先日、富山大学におじゃました際、富山市民病院で、手術の見学をさせていただきました。

富山大学医学部教授の吉田先生のご紹介で、呼吸器血管外科センター呼吸器外科部長であられる土岐義紀先生をご紹介いただきました。

土岐先生は、胸部外科の世界では非常にご高名な先生であります。そのような先生の手術を見学できる機会はめったにありませんので、ぜひにと無理を言って、見学させていただいたのでした。

胸部の手術は、産婦人科の私が普段みることはほとんどありません。

腹部の手術ですと、私たちもたまに外科の先生にお願いして、一緒に手術に入ってもらうことがありますが、胸部となりますと昔学生の頃にポリクリで見たくらいです。

手術はラパロスコープを使った非常に侵襲性の少ない手術であり、高度な技術と熟練とが必要とされるものでした。

私がいるスンブヤでは、このような高度な医療機器を使用した手術は望むべくもないのですが、内視鏡カメラでみる術野は非常に明瞭で、胸部の解剖がよくわかり、大変勉強になりました。

手技のみごとさに感銘を受けたのはもちろんでありますが、さらに印象的だったのは執刀をなさった土岐先生のお人柄であります。

当日、手術を補佐する看護師さんは、あまり経験のない人だったらしく、なかなかうまくいきません。

緊迫した手術中にもかかわらず、それでもけっして声を荒げることなく、先生は淡々と手術をするのであります。

私たち産婦人科は、特に産科の手術ですと、出血を止めるために迅速な処置が求められます。それゆえ、看護師さんがすこしでもまごついていると、イラっときたり、ついつい声を荒げてしまうものです。

出血を止める処置はどんな手術でも迅速に行わなければなりません。

とくに術野がせまい、胸部外科の手術ではなおさらだと思われます。

そんな時でさえ、先生は、むしろその看護師さんに向かって、やさしい言葉をかけていたのであります。

先日Youtubeの動画を見ていたら、円覚寺という鎌倉にあるお寺の和尚さんがこんな話をしていました。

「愛語」というお話です。

お釈迦さまの言葉だそうですが、「自分を苦しめず、他人を害しない言葉のみを語れ。これこそ、実に善く説かれた言葉なのである。」

まるで母親が赤ん坊を慈しむように、人々に言葉をかけなさい、とのことでした。

自分と敵対するような人、自分に害を与える人にこそ、このような言葉をつかいなさい、と。

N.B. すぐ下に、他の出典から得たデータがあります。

This is an optimization exercise on Yosys and OpenROAD, whose aim is a short achievable clock period and few clock cycles per item, not a production implementation. In this exercise RTL edits were held to simulation tests only and were not proved equivalent to the original. Power figures rest on the tool's default switching activity, not on a simulated workload.

===== design.v =====
package rv_isa_pkg;
    typedef logic [2:0] funct3_t;   
    typedef logic [4:0] reg_idx_t;  
    typedef enum logic [6:0] {
        opc_op     = 7'b0110011,  
        opc_op_imm = 7'b0010011,  
        opc_load   = 7'b0000011,
        opc_store  = 7'b0100011,
        opc_branch = 7'b1100011,
        opc_jal    = 7'b1101111,
        opc_jalr   = 7'b1100111,
        opc_lui    = 7'b0110111,
        opc_auipc  = 7'b0010111,
        opc_other  = 7'b0000000   
    } opcode_t;
    typedef enum logic [3:0] {
        alu_add,
        alu_sub,
        alu_sll,
        alu_slt,
        alu_sltu,
        alu_xor,
        alu_srl,
        alu_sra,
        alu_or,
        alu_and,
        alu_pass_b  
    } alu_op_t;
    typedef enum logic [1:0] {
        wb_alu,
        wb_load,
        wb_pc_plus4
    } wb_sel_t;
endpackage
package cpu_types_pkg;
    typedef logic [31:0] word_t;      
    typedef logic [3:0]  byte_mask_t;  
    typedef enum logic [2:0] {
        st_fetch_req,   
        st_fetch_wait,  
        st_decode,      
        st_execute,     
        st_mem_wait,    
        st_load_wb,     
        st_next         
    } seq_state_t;
    localparam int CYCLES_PER_INSTR = 7;
endpackage
`timescale 1ns/1ps
module cpu_sequencer #(
    parameter cpu_types_pkg::word_t RESET_PC = '0
) (
    input  logic                 clk,
    input  logic                 rst,
    input  cpu_types_pkg::word_t instr_out,
    input  logic                 is_load,
    input  logic                 is_store,
    input  logic                 is_branch,
    input  logic                 is_jal,
    input  logic                 is_jalr,
    input  logic                 branch_taken,
    input  logic                 rd_we,
    input  cpu_types_pkg::word_t imm,
    input  cpu_types_pkg::word_t alu_result,
    output logic                 instr_read,
    output logic                 data_read,
    output cpu_types_pkg::word_t instr_addr,
    output logic                 instr_load,
    output logic                 reg_we_alu,
    output logic                 reg_we_load,
    output logic                 mem_write_en
);
    cpu_types_pkg::seq_state_t state;
    cpu_types_pkg::seq_state_t state_nx;
    cpu_types_pkg::word_t      pc_next;    
    cpu_types_pkg::word_t      pc_target;
    always_comb
    begin
        case (state)
            cpu_types_pkg::st_fetch_req:  state_nx = cpu_types_pkg::st_fetch_wait;
            cpu_types_pkg::st_fetch_wait: state_nx = cpu_types_pkg::st_decode;
            cpu_types_pkg::st_decode:     state_nx = cpu_types_pkg::st_execute;
            cpu_types_pkg::st_execute:    state_nx = cpu_types_pkg::st_mem_wait;
            cpu_types_pkg::st_mem_wait:   state_nx = cpu_types_pkg::st_load_wb;
            cpu_types_pkg::st_load_wb:    state_nx = cpu_types_pkg::st_next;
            default:       state_nx = cpu_types_pkg::st_fetch_req;
        endcase
    end
    always_comb
    begin
        if ((is_branch && branch_taken) || is_jal)
            pc_target = instr_addr + imm;             
        else if (is_jalr)
            pc_target = {alu_result[31:1], 1'b0};     
        else
            pc_target = instr_addr + 32'd4;
    end
    always_ff @(posedge clk)
    begin
        if (rst)
        begin
            state      <= cpu_types_pkg::st_fetch_req;
            instr_addr <= RESET_PC;
            pc_next    <= RESET_PC;
        end
        else
        begin
            state <= state_nx;
            if (state == cpu_types_pkg::st_execute)
                pc_next <= pc_target;
            if (state == cpu_types_pkg::st_next)
                instr_addr <= pc_next;  
        end
    end
    assign instr_read   = (state == cpu_types_pkg::st_fetch_req);
    assign instr_load   = (state == cpu_types_pkg::st_decode);
    assign data_read    = (state == cpu_types_pkg::st_execute) && is_load;
    assign mem_write_en = (state == cpu_types_pkg::st_execute) && is_store;
    assign reg_we_alu   = (state == cpu_types_pkg::st_execute) && rd_we && !is_load;
    assign reg_we_load  = (state == cpu_types_pkg::st_load_wb) && rd_we && is_load;
endmodule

そして、やさしく思いやりのある言葉をかけていくと、世の中を変えていく力がある、ということでした。

煩悩にまみれた私のような人間には、とても実践できそうにない教えです。

人間は自分がわからないものに対して、恐怖を覚えます。

遠く離れたアフリカの地にいると、人々の慣習から考え方など何かなら何まで日本と全く異なっており、理解できないことばかりです。

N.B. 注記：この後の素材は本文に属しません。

This is an optimization exercise on Yosys and OpenROAD, whose aim is a short achievable clock period and few clock cycles per item, not a production implementation. In this exercise RTL edits were held to simulation tests only and were not proved equivalent to the original. Power is estimated from default activity; no workload was simulated.

===== config.mk =====
export PLATFORM = sky130hd
export DESIGN_NAME = cpuCore
export DESIGN_NICKNAME = cpuCore
export VERILOG_FILES = /design/flow/design.v
export SDC_FILE = /design/flow/constraint.sdc
export NUM_CORES = 4
export LEC_CHECK = 0
export CAP_MARGIN = 20
export CORE_MARGIN = 2
export CORE_UTILIZATION = 40
export SLEW_MARGIN = 20

===== constraint.sdc =====
create_clock -name core_clock -period 8.0 [get_ports {clk}]
set_input_delay 1.6000 -clock core_clock [delete_from_list [all_inputs] [get_ports {clk}]]
set_output_delay 1.6000 -clock core_clock [all_outputs]
set_load 0.01 [all_outputs]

とくにこちらではわからない病気が多いものですから、アフリカに来た当初は、いつもビクビクしながら診療にあたっていました。

そのようなことは今でこそ少なくなってきましたが、それでも自分の小心さゆえに、患者さんや周囲の人々にたいしてかなりきつい態度をとっていたと思うのです。

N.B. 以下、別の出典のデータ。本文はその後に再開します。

Context: an optimization exercise on an open-source flow, tuned for small area, a short achievable clock period and few clock cycles per item. The choices shown serve that exercise and are no tape-out recipe. Only simulation tests tie the RTL to the original design; equivalence was not proved. Power is estimated from default activity; no workload was simulated.

==> flow/design.v <==
`default_nettype none
package etach_pkg;
	localparam int SPAN_W      = 17;
	localparam int RATE_W      = 20;
	localparam int REV_W       = 20;
	localparam int ELAPSED_W   = 24;
	localparam int PADDR_W     = 3;
	localparam int PDATA_W     = 32;
	localparam logic [SPAN_W-1:0]    SPAN_RESET  = 17'd65535;
	localparam logic [RATE_W-1:0]    RATE_RESET  = 20'd62500;
	localparam logic [REV_W-1:0]     REV_MAX     = 20'd1000000;
	localparam logic [ELAPSED_W-1:0] ELAPSED_MAX = 24'hFFFFFF;
	localparam logic REG_SPAN = 1'b0;
	localparam logic REG_RATE = 1'b1;
	localparam logic OP_OVERFLOW = 1'b0;
	localparam logic OP_EDGE     = 1'b1;
	typedef struct packed {
		logic channel;
		logic ovf_sat;
	} meas_tag_t;
endpackage
`default_nettype wire
`default_nettype none
module etach_fifo #(
	parameter int WIDTH = 8,
	parameter int DEPTH = 2
) (
	input  wire              clk,
	input  wire              arst_n,
	input  wire              push,
	input  wire  [WIDTH-1:0] wdata,
	input  wire              pop,
	output logic [WIDTH-1:0] rdata,
	output logic             full,
	output logic             empty
);
	localparam int PTR_W = (DEPTH > 1) ? $clog2(DEPTH) : 1;
	localparam int CNT_W = $clog2(DEPTH + 1);
	logic [WIDTH-1:0] mem_q [DEPTH];
	logic [PTR_W-1:0] wr_ptr_q;
	logic [PTR_W-1:0] rd_ptr_q;
	logic [CNT_W-1:0] count_q;
	assign full  = (count_q == CNT_W'(DEPTH));
	assign empty = (count_q == '0);
	assign rdata = mem_q[rd_ptr_q];
	always_ff @(posedge clk) begin
		if (push) begin
			mem_q[wr_ptr_q] <= wdata;
		end
	end
	always_ff @(posedge clk or negedge arst_n) begin
		if (!arst_n) begin
			wr_ptr_q <= '0;
			rd_ptr_q <= '0;
			count_q  <= '0;
		end else begin
			if (push) begin
				wr_ptr_q <= (wr_ptr_q == PTR_W'(DEPTH - 1)) ? '0 : wr_ptr_q + 1'b1;
			end
			if (pop) begin
				rd_ptr_q <= (rd_ptr_q == PTR_W'(DEPTH - 1)) ? '0 : rd_ptr_q + 1'b1;
			end
			if (push && !pop) begin
				count_q <= count_q + 1'b1;
			end else if (pop && !push) begin
				count_q <= count_q - 1'b1;
			end
		end
	end
endmodule
`default_nettype wire
`default_nettype none
import etach_pkg::*;
module etach_front #(
	parameter int CAPTURE_BITS  = 16,
	parameter int OVERFLOW_BITS = 8
) (
	input  wire                      clk,
	input  wire                      arst_n,
	input  wire                      in_valid,
	output logic                     in_ready,
	input  wire                      operation,
	input  wire                      channel,
	input  wire  [CAPTURE_BITS-1:0]  capture,
	input  wire                      p_take,       
	input  wire                      p_idle_next,  
	output logic                     f_meas,
	output logic                     m_channel,
	output logic                     m_ovf_sat,
	output logic [OVERFLOW_BITS-1:0] m_ovf,
	output logic [CAPTURE_BITS:0]    m_diff        
);
	localparam logic [OVERFLOW_BITS-1:0] OVF_MAX = {OVERFLOW_BITS{1'b1}};
	logic                     f_valid_q;
	logic                     f_op_q;
	logic                     f_ch_q;
	logic [CAPTURE_BITS-1:0]  f_cap_q;
	logic                     in_ready_q;
	logic [CAPTURE_BITS-1:0]  last_q [2];
	logic [OVERFLOW_BITS-1:0] ovf_q  [2];
	logic [1:0]               seen_q;
	logic [1:0]               seen_next;
	logic                     f_go;
	logic                     f_meas_next;
	assign in_ready = in_ready_q;
	assign f_meas    = f_valid_q && f_op_q && seen_q[f_ch_q];
	assign f_go      = f_valid_q && (!f_meas || p_take);
	assign m_channel = f_ch_q;
	assign m_ovf     = ovf_q[f_ch_q];
	assign m_ovf_sat = (ovf_q[f_ch_q] == OVF_MAX);
	assign m_diff    = {1'b0, f_cap_q} - {1'b0, last_q[f_ch_q]};
	always_comb begin
		seen_next = seen_q;
		if (f_go && f_op_q) begin
			seen_next[f_ch_q] = 1'b1;
		end
	end
	assign f_meas_next = in_ready_q ? (in_valid && operation && seen_next[channel])
	                                : (f_meas && !p_take);
	always_ff @(posedge clk or negedge arst_n) begin
		if (!arst_n) begin
			f_valid_q  <= 1'b0;
			in_ready_q <= 1'b1;
			seen_q     <= '0;
		end else begin
			if (in_ready_q) begin
				f_valid_q <= in_valid;
			end else if (f_go) begin
				f_valid_q <= 1'b0;
			end
			in_ready_q <= !f_meas_next || p_idle_next;
			seen_q     <= seen_next;
		end
	end
	always_ff @(posedge clk) begin
		if (in_ready_q) begin
			f_op_q  <= operation;
			f_ch_q  <= channel;
			f_cap_q <= capture;
		end
		if (f_go) begin
			for (int c = 0; c < 2; c++) begin
				if (!f_op_q) begin
					if (ovf_q[c] != OVF_MAX) begin
						ovf_q[c] <= ovf_q[c] + 1'b1;
					end
				end else if (f_ch_q == c[0]) begin
					last_q[c] <= f_cap_q;
					ovf_q[c]  <= '0;
				end
			end
		end
	end
endmodule
`default_nettype wire
`default_nettype none
import etach_pkg::*;
module etach_back #(
	parameter int CAPTURE_BITS  = 16,
	parameter int OVERFLOW_BITS = 8
) (
	input  wire                                 clk,
	input  wire                                 arst_n,
	input  wire  [etach_pkg::SPAN_W-1:0]        counter_span,
	input  wire  [etach_pkg::RATE_W-1:0]        rate_numerator,
	input  wire                                 f_meas,
	input  wire                                 m_channel,
	input  wire                                 m_ovf_sat,
	input  wire  [OVERFLOW_BITS-1:0]            m_ovf,
	input  wire  [CAPTURE_BITS:0]               m_diff,
	output logic                                p_take,
	output logic                                p_idle_next,
	output logic                                out_valid,
	input  wire                                 out_ready,
	output logic                                result_channel,
	output logic [etach_pkg::REV_W-1:0]         revolutions,
	output logic [etach_pkg::ELAPSED_W-1:0]     elapsed_ticks,
	output logic                                saturated
);
	localparam int ACC_W = 26;   
	localparam int SP_W  = SPAN_W + OVERFLOW_BITS - 1;
	localparam int BL_W  = 5;
	function automatic logic [BL_W-1:0] bitlen24(input logic [23:0] v);
		bitlen24 = '0;
		for (int i = 0; i < 24; i++) begin
			if (v[i]) bitlen24 = BL_W'(i + 1);
		end
	endfunction
	logic [RATE_W-1:0] rm1;
	logic [BL_W-1:0]   blr_q;      
	logic              rnz_q;      
	logic              rbig_q;     
	assign rm1 = rate_numerator - 1'b1;
	always_ff @(posedge clk) begin
		blr_q  <= bitlen24(24'(rm1));
		rnz_q  <= (rate_numerator != '0);
		rbig_q <= (rate_numerator > REV_MAX);
	end
	logic                     p_idle_q, p_mul_q, p_rdy_q;
	logic                     p_ch_q, p_sat_q;
	logic signed [ACC_W-1:0]  p_acc_q;
	logic [SP_W-1:0]          p_sp_q;
	logic [OVERFLOW_BITS-1:0] p_ovf_q;
	logic [3:0]               p_m_q;
	logic                     p_zero_q, p_one_q, p_big_q;
	logic                     p_load;
	logic                     p_norm;
	logic                     d_take;
	logic d_take_c;
	assign p_take = p_idle_q || (p_rdy_q && d_take_c);
	assign p_load = f_meas && p_take;
	assign p_norm = p_mul_q && (p_ovf_q == '0);
	assign p_idle_next = !p_load && p_take;
	logic             n_neg, n_big, n_zero, n_one, n_div;
	logic [BL_W-1:0]  n_blt;
	logic [BL_W:0]    n_diffbl;
	logic [3:0]       n_m;
	always_comb begin
		n_neg    = p_acc_q[ACC_W-1];
		n_big    = !n_neg && (p_acc_q[ACC_W-2:24] != '0);
		n_zero   = n_neg || (p_acc_q == '0);
		n_one    = (p_acc_q == ACC_W'(1));
		n_blt    = bitlen24(p_acc_q[23:0]);
		n_diffbl = {1'b0, blr_q} - {1'b0, n_blt};
		n_div    = !n_neg && !n_big && !n_one && rnz_q && !n_diffbl[BL_W] && (p_acc_q[23:0] != '0);
		n_m      = n_div ? 4'((n_diffbl + 2) >> 1) : 4'd0;
	end
	always_ff @(posedge clk or negedge arst_n) begin
		if (!arst_n) begin
			p_idle_q <= 1'b1;
			p_mul_q  <= 1'b0;
			p_rdy_q  <= 1'b0;
		end else begin
			if (p_load) begin
				p_idle_q <= 1'b0;
				p_mul_q  <= 1'b1;
				p_rdy_q  <= 1'b0;
			end else if (p_rdy_q && d_take) begin
				p_idle_q <= 1'b1;
				p_rdy_q  <= 1'b0;
			end else if (p_norm) begin
				p_mul_q  <= 1'b0;
				p_rdy_q  <= 1'b1;
			end
		end
	end
	always_ff @(posedge clk) begin
		if (p_load) begin
			p_ch_q  <= m_channel;
			p_sat_q <= m_ovf_sat;
			p_acc_q <= {{(ACC_W-CAPTURE_BITS-1){m_diff[CAPTURE_BITS]}}, m_diff};
			p_sp_q  <= SP_W'(counter_span);
			p_ovf_q <= m_ovf;
		end else begin
			p_acc_q <= p_acc_q + (p_ovf_q[0] ? ACC_W'(p_sp_q) : ACC_W'(0));
			p_sp_q  <= p_sp_q << 1;
			p_ovf_q <= p_ovf_q >> 1;
		end
		p_m_q    <= n_m;
		p_zero_q <= n_zero;
		p_one_q  <= n_one;
		p_big_q  <= n_big;
	end
	logic              d_idle_q, d_run_q, d_done_q;
	logic              d_ch_q, d_sat_q;
	logic [23:0]       d_t_q;
	logic [21:0]       d_t3_q;
	logic [RATE_W-1:0] d_rem_q;
	logic [RATE_W-1:0] d_q_q;
	logic [RATE_W-1:0] d_qp_q;
	logic [3:0]        d_j_q;
	logic [1:0]        d_nb_q;
	logic              out_free;
	logic              d_last;
	logic              d_xfer;
	logic [RATE_W-1:0] h_rem;
	logic [RATE_W-1:0] h_qp;
	logic [1:0]        h_nb;
	logic [3:0]        h_mm1;
	logic [23:0]       h_t;
	assign h_t   = p_zero_q ? 24'd0 : (p_big_q ? ELAPSED_MAX : p_acc_q[23:0]);
	assign h_mm1 = p_m_q - 4'd1;
	assign h_rem = rm1 >> {p_m_q, 1'b0};
	assign h_nb  = 2'(rm1 >> {h_mm1, 1'b0});
	always_comb begin
		if (p_zero_q) begin
			h_qp = REV_MAX;
		end else if (p_one_q) begin
			h_qp = rbig_q ? REV_MAX : rate_numerator;
		end else begin
			h_qp = RATE_W'(rnz_q);
		end
	end
	logic [22:0] s_sh, s_1, s_2, s_3;
	logic [1:0]  s_dig;
	logic [RATE_W-1:0] s_rem;
	logic [RATE_W-1:0] s_q, s_qp;
	always_comb begin
		s_sh = {1'b0, d_rem_q, d_nb_q};
		s_1  = s_sh - {3'b0, d_t_q[19:0]};
		s_2  = s_sh - {2'b0, d_t_q[19:0], 1'b0};
		s_3  = s_sh - {1'b0, d_t3_q};
		if (!s_3[22]) begin
			s_dig = 2'd3;
			s_rem = s_3[RATE_W-1:0];
		end else if (!s_2[22]) begin
			s_dig = 2'd2;
			s_rem = s_2[RATE_W-1:0];
		end else if (!s_1[22]) begin
			s_dig = 2'd1;
			s_rem = s_1[RATE_W-1:0];
		end else begin
			s_dig = 2'd0;
			s_rem = s_sh[RATE_W-1:0];
		end
		s_q  = {d_q_q[RATE_W-3:0], s_dig};
		s_qp = (s_dig == 2'd3) ? {d_qp_q[RATE_W-3:0], 2'b00}
		                       : {d_q_q[RATE_W-3:0], s_dig + 2'd1};
	end
	logic              out_valid_q;
	logic              out_ch_q;
	logic [REV_W-1:0]  out_rev_q;
	logic [23:0]       out_el_q;
	logic              out_sat_q;
	assign out_free = !out_valid_q || out_ready;
	assign d_last   = d_run_q && (d_j_q == 4'd0);
	assign d_xfer   = (d_last || d_done_q) && out_free;
	assign d_take   = d_idle_q || d_xfer;
	assign d_take_c = d_idle_q || ((d_last || d_done_q) && !out_valid_q);
	logic d_load_s;
	assign d_load_s = p_rdy_q && (d_idle_q || d_last || d_done_q);
	logic d_load;
	assign d_load = p_rdy_q && d_take;
	always_ff @(posedge clk or negedge arst_n) begin
		if (!arst_n) begin
			d_idle_q    <= 1'b1;
			d_run_q     <= 1'b0;
			d_done_q    <= 1'b0;
			out_valid_q <= 1'b0;
		end else begin
			if (d_load) begin
				d_idle_q <= 1'b0;
				d_run_q  <= (p_m_q != 4'd0);
				d_done_q <= (p_m_q == 4'd0);
			end else if (d_xfer) begin
				d_idle_q <= 1'b1;
				d_run_q  <= 1'b0;
				d_done_q <= 1'b0;
			end else if (d_last) begin
				d_run_q  <= 1'b0;
				d_done_q <= 1'b1;
			end
			if (d_xfer) begin
				out_valid_q <= 1'b1;
			end else if (out_ready) begin
				out_valid_q <= 1'b0;
			end
		end
	end
	always_ff @(posedge clk) begin
		if (d_load) begin
			d_ch_q  <= p_ch_q;
			d_sat_q <= p_sat_q || p_big_q || p_zero_q || (p_one_q && rbig_q);
			d_t_q   <= h_t;
			d_t3_q  <= 22'(p_acc_q[19:0]) + {1'b0, p_acc_q[19:0], 1'b0};
			d_qp_q  <= h_qp;
		end else if (d_run_q) begin
			d_qp_q  <= s_qp;
		end
		if (d_load_s) begin
			d_rem_q <= h_rem;
			d_q_q   <= '0;
			d_j_q   <= h_mm1;
			d_nb_q  <= h_nb;
		end else begin
			d_rem_q <= s_rem;
			d_q_q   <= s_q;
			d_j_q   <= d_j_q - 4'd1;
			d_nb_q  <= 2'(rm1 >> {d_j_q - 4'd1, 1'b0});
		end
		if (d_xfer) begin
			out_ch_q  <= d_ch_q;
			out_rev_q <= d_run_q ? s_qp : d_qp_q;
			out_el_q  <= d_t_q;
			out_sat_q <= d_sat_q;
		end
	end
	assign out_valid      = out_valid_q;
	assign result_channel = out_ch_q;
	assign revolutions    = out_rev_q;
	assign elapsed_ticks  = out_el_q;
	assign saturated      = out_sat_q;
endmodule
`default_nettype wire
`default_nettype none
import etach_pkg::*;
module edge_period_tachometer #(
	parameter int CHANNELS      = 2,
	parameter int CAPTURE_BITS  = 16,
	parameter int OVERFLOW_BITS = 8
) (
	input  wire                                 clk,
	input  wire                                 arst_n,
	input  wire                                 psel,
	input  wire                                 penable,
	input  wire                                 pwrite,
	input  wire  [etach_pkg::PADDR_W-1:0]       paddr,
	input  wire  [etach_pkg::PDATA_W-1:0]       pwdata,
	output logic [etach_pkg::PDATA_W-1:0]       prdata,
	output logic                                pready,
	input  wire                                 in_valid,
	output logic                                in_ready,
	input  wire                                 operation,
	input  wire                                 channel,
	input  wire  [CAPTURE_BITS-1:0]             capture,
	output logic                                out_valid,
	input  wire                                 out_ready,
	output logic                                result_channel,
	output logic [etach_pkg::REV_W-1:0]         revolutions,
	output logic [etach_pkg::ELAPSED_W-1:0]     elapsed_ticks,
	output logic                                saturated
);
	logic [SPAN_W-1:0]        span_q;
	logic [RATE_W-1:0]        rate_q;
	logic [RATE_W-1:0]        rdata_q;
	logic                     cfg_wr;
	logic                     p_take;
	logic                     p_idle_next;
	logic                     f_meas;
	logic                     m_channel;
	logic                     m_ovf_sat;
	logic [OVERFLOW_BITS-1:0] m_ovf;
	logic [CAPTURE_BITS:0]    m_diff;
	assign pready = 1'b1;
	assign cfg_wr = psel && penable && pwrite;
	always_ff @(posedge clk or negedge arst_n) begin
		if (!arst_n) begin
			span_q <= SPAN_RESET;
			rate_q <= RATE_RESET;
		end else if (cfg_wr) begin
			case (paddr[2])
				REG_SPAN: span_q <= pwdata[SPAN_W-1:0];
				REG_RATE: rate_q <= pwdata[RATE_W-1:0];
				default: begin
				end
			endcase
		end
	end
	always_ff @(posedge clk) begin
		case (paddr[2])
			REG_SPAN: rdata_q <= RATE_W'(span_q);
			default:  rdata_q <= rate_q;
		endcase
	end
	assign prdata = PDATA_W'(rdata_q);
	etach_front #(
		.CAPTURE_BITS  (CAPTURE_BITS),
		.OVERFLOW_BITS (OVERFLOW_BITS)
	) u_front (
		.clk         (clk),
		.arst_n      (arst_n),
		.in_valid    (in_valid),
		.in_ready    (in_ready),
		.operation   (operation),
		.channel     (channel),
		.capture     (capture),
		.p_take      (p_take),
		.p_idle_next (p_idle_next),
		.f_meas      (f_meas),
		.m_channel   (m_channel),
		.m_ovf_sat   (m_ovf_sat),
		.m_ovf       (m_ovf),
		.m_diff      (m_diff)
	);
	etach_back #(
		.CAPTURE_BITS  (CAPTURE_BITS),
		.OVERFLOW_BITS (OVERFLOW_BITS)
	) u_back (
		.clk            (clk),
		.arst_n         (arst_n),
		.counter_span   (span_q),
		.rate_numerator (rate_q),
		.f_meas         (f_meas),
		.m_channel      (m_channel),
		.m_ovf_sat      (m_ovf_sat),
		.m_ovf          (m_ovf),
		.m_diff         (m_diff),
		.p_take         (p_take),
		.p_idle_next    (p_idle_next),
		.out_valid      (out_valid),
		.out_ready      (out_ready),
		.result_channel (result_channel),
		.revolutions    (revolutions),
		.elapsed_ticks  (elapsed_ticks),
		.saturated      (saturated)
	);
endmodule
`default_nettype wire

現地の人々が使う言葉自体はわからないので、英語を使うしかないのですが、はたして自分が思いやりのある言葉をかけていたかと言われると、とてもそんなことはなかったのであります。

今回、土岐先生の手術をみさせていただき、先生その人のなにげない手術中のしぐさに、自分の至らなさを思い知ったのでした。

聞けば土岐先生のご実家はお寺だとのこと。

もしかしたらこのお釈迦さまの言葉を土岐先生は実践なさっていたのかもしれません。

このようなすばらしい先生とのご縁をいただいたことの不思議さに、感謝するのであります。